WORK REQUIRED: Return exactly the lines of the records below, starting at the line that contains "critical path, delay" and ending at the line that contains "registers: 0.809 / 0.0233 / 0.786", with both of those lines kept.

(Stored items)
****************
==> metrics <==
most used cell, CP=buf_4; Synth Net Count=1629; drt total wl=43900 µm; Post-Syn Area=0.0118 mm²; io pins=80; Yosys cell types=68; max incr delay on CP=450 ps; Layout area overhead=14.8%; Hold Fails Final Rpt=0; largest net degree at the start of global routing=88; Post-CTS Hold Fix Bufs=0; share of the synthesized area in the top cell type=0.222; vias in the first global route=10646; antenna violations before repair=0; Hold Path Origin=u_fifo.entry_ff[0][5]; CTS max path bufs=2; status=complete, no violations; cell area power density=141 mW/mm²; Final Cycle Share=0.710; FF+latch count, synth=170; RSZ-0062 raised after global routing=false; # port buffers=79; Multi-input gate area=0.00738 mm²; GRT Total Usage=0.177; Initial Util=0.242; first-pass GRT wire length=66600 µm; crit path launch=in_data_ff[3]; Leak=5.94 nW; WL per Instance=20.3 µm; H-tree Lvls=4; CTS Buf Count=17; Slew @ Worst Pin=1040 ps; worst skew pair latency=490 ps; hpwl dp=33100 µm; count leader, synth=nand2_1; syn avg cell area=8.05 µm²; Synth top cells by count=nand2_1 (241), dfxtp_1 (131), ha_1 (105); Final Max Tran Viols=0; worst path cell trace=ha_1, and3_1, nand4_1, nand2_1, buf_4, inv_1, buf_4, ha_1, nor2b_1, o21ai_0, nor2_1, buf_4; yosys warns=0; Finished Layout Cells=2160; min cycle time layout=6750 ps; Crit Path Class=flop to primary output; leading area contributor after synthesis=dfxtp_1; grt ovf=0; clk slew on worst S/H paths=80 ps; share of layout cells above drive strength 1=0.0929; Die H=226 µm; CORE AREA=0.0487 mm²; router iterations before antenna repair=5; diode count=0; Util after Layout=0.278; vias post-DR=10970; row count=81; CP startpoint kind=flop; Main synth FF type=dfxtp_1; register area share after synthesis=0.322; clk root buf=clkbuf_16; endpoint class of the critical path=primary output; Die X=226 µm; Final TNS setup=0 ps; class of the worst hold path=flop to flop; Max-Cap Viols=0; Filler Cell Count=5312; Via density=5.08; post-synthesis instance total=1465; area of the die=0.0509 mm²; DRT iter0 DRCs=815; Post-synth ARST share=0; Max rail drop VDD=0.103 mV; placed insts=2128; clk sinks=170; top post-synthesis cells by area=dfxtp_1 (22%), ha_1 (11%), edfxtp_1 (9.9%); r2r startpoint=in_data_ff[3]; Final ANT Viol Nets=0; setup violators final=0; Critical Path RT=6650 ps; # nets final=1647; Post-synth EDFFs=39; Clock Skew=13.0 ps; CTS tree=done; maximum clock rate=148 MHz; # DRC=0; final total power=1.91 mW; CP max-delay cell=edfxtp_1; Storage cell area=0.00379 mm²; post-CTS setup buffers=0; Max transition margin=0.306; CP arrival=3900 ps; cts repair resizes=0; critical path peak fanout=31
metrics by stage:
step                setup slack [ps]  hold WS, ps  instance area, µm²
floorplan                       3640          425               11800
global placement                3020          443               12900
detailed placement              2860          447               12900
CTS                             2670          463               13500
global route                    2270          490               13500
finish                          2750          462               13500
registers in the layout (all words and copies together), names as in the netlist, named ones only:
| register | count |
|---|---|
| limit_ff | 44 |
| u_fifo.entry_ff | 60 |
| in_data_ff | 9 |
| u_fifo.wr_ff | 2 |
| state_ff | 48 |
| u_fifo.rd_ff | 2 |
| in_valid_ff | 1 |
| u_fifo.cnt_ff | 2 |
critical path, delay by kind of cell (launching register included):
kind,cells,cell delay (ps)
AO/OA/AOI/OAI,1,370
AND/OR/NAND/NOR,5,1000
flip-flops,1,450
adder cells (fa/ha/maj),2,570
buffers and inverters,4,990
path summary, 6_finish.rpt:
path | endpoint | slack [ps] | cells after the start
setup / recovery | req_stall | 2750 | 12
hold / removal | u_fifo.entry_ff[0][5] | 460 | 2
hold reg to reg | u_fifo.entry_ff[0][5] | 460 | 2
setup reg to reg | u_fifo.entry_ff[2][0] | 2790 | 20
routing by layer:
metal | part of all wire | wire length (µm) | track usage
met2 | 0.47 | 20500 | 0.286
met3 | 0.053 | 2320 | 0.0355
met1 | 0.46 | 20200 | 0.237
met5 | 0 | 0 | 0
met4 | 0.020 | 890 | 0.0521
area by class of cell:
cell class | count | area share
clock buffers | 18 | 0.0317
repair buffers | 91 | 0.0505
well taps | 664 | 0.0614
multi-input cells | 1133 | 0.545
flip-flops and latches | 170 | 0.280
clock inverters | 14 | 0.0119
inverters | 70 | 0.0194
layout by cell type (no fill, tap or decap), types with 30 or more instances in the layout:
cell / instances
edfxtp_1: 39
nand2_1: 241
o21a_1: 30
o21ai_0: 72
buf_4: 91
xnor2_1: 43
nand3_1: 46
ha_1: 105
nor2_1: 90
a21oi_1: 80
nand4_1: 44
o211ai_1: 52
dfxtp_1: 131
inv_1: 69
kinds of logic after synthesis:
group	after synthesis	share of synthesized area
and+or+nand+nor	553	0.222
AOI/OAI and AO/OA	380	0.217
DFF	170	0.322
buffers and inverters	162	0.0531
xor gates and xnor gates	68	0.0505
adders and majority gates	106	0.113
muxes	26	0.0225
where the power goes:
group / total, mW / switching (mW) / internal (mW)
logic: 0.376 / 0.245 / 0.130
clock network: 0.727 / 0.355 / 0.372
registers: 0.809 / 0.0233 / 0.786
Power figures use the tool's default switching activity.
$ cat src/rtl/rcm_pkg.sv
package rcm_pkg;

  // One input word.
  typedef struct packed {
    logic        operation;
    logic [10:0] range_lo;
    logic [10:0] range_hi;
    logic [30:0] value;
  } rcm_in_t;

  // One result word.
  typedef struct packed {
    logic [30:0] min_value;
    logic        empty_range;
  } rcm_out_t;

  localparam logic OP_RAISE = 1'b0;
  localparam logic OP_QUERY = 1'b1;

  localparam logic [30:0] VAL_MAX = 31'h7FFF_FFFF;

  typedef enum logic [1:0] {
    ST_CLEAR,
    ST_IDLE,
    ST_SWEEP,
    ST_DONE
  } rcm_state_t;

  // Commands from the controller to the datapath.
  typedef struct packed {
    logic clear_step;
    logic load;
    logic sweep;
  } rcm_cmd_t;

  // Status from the datapath to the controller.
  typedef struct packed {
    logic clear_last;
    logic load_empty;
    logic sweep_end;
  } rcm_status_t;

endpackage

$ cat src/rtl/rcm_ctrl.sv
module rcm_ctrl
  import rcm_pkg::*;
(
  input  logic        clk,
  input  logic        rst_n,
  input  logic        start,
  input  rcm_status_t status,
  output rcm_cmd_t    cmd,
  output logic        busy,
  output logic        out_valid
);

  rcm_state_t state_r, state_nxt;

  // State register.
  always_ff @(posedge clk) begin
    if (!rst_n) begin
      state_r <= ST_CLEAR;
    end else begin
      state_r <= state_nxt;
    end
  end

  // Next state.
  always_comb begin
    state_nxt = state_r;
    case (state_r)
      ST_CLEAR: begin
        if (status.clear_last) state_nxt = ST_IDLE;
      end
      ST_IDLE: begin
        if (start) state_nxt = status.load_empty ? ST_DONE : ST_SWEEP;
      end
      ST_SWEEP: begin
        if (status.sweep_end) state_nxt = ST_DONE;
      end
      ST_DONE: begin
        state_nxt = ST_IDLE;
      end
      default: begin
        state_nxt = ST_CLEAR;
      end
    endcase
  end

  // Outputs.
  always_comb begin
    cmd       = '0;
    busy      = 1'b1;
    out_valid = 1'b0;
    case (state_r)
      ST_CLEAR: begin
        cmd.clear_step = 1'b1;
      end
      ST_IDLE: begin
        busy     = 1'b0;
        cmd.load = start;
      end
      ST_SWEEP: begin
        cmd.sweep = 1'b1;
      end
      ST_DONE: begin
        out_valid = 1'b1;
      end
      default: begin
        busy = 1'b1;
      end
    endcase
  end

endmodule

$ cat config.mk
export PLATFORM = sky130hd
export DESIGN_NAME = rcm_ctrl
export DESIGN_NICKNAME = d
export VERILOG_FILES = /design/src/rtl/rcm_pkg.sv /design/src/rtl/rcm_ctrl.sv
export SDC_FILE = /design/constraint.sdc
export NUM_CORES = 1
export LEC_CHECK = 0
export BUFFER_PORTS_ARGS = -buffer_cell sky130_fd_sc_hd__buf_4
export CORE_AREA = 2 2 39 41
export CTS_CLUSTER_SIZE = 28
export DETAILED_ROUTE_END_ITERATION = 10
export DIE_AREA = 0 0 41 43
export PLACE_DENSITY_LB_ADDON = 0.15
export SETUP_SLACK_MARGIN = 0.4
export SLEW_MARGIN = 15
export SYNTH_ARGS = -nofsm -noshare
export SYNTH_HDL_FRONTEND = slang
export SYNTH_SLANG_ARGS = --single-unit
$ cat constraint.sdc
create_clock -name clk -period 1.3 [get_ports clk]
set_input_delay 0.26 -clock clk [delete_from_list [all_inputs] [get_ports clk]]
set_output_delay 0.26 -clock clk [all_outputs]
set_load 0.02 [all_outputs]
****************
TASK ANSWER:
critical path, delay by kind of cell (launching register included):
kind,cells,cell delay (ps)
AO/OA/AOI/OAI,1,370
AND/OR/NAND/NOR,5,1000
flip-flops,1,450
adder cells (fa/ha/maj),2,570
buffers and inverters,4,990
path summary, 6_finish.rpt:
path | endpoint | slack [ps] | cells after the start
setup / recovery | req_stall | 2750 | 12
hold / removal | u_fifo.entry_ff[0][5] | 460 | 2
hold reg to reg | u_fifo.entry_ff[0][5] | 460 | 2
setup reg to reg | u_fifo.entry_ff[2][0] | 2790 | 20
routing by layer:
metal | part of all wire | wire length (µm) | track usage
met2 | 0.47 | 20500 | 0.286
met3 | 0.053 | 2320 | 0.0355
met1 | 0.46 | 20200 | 0.237
met5 | 0 | 0 | 0
met4 | 0.020 | 890 | 0.0521
area by class of cell:
cell class | count | area share
clock buffers | 18 | 0.0317
repair buffers | 91 | 0.0505
well taps | 664 | 0.0614
multi-input cells | 1133 | 0.545
flip-flops and latches | 170 | 0.280
clock inverters | 14 | 0.0119
inverters | 70 | 0.0194
layout by cell type (no fill, tap or decap), types with 30 or more instances in the layout:
cell / instances
edfxtp_1: 39
nand2_1: 241
o21a_1: 30
o21ai_0: 72
buf_4: 91
xnor2_1: 43
nand3_1: 46
ha_1: 105
nor2_1: 90
a21oi_1: 80
nand4_1: 44
o211ai_1: 52
dfxtp_1: 131
inv_1: 69
kinds of logic after synthesis:
group	after synthesis	share of synthesized area
and+or+nand+nor	553	0.222
AOI/OAI and AO/OA	380	0.217
DFF	170	0.322
buffers and inverters	162	0.0531
xor gates and xnor gates	68	0.0505
adders and majority gates	106	0.113
muxes	26	0.0225
where the power goes:
group / total, mW / switching (mW) / internal (mW)
logic: 0.376 / 0.245 / 0.130
clock network: 0.727 / 0.355 / 0.372
registers: 0.809 / 0.0233 / 0.786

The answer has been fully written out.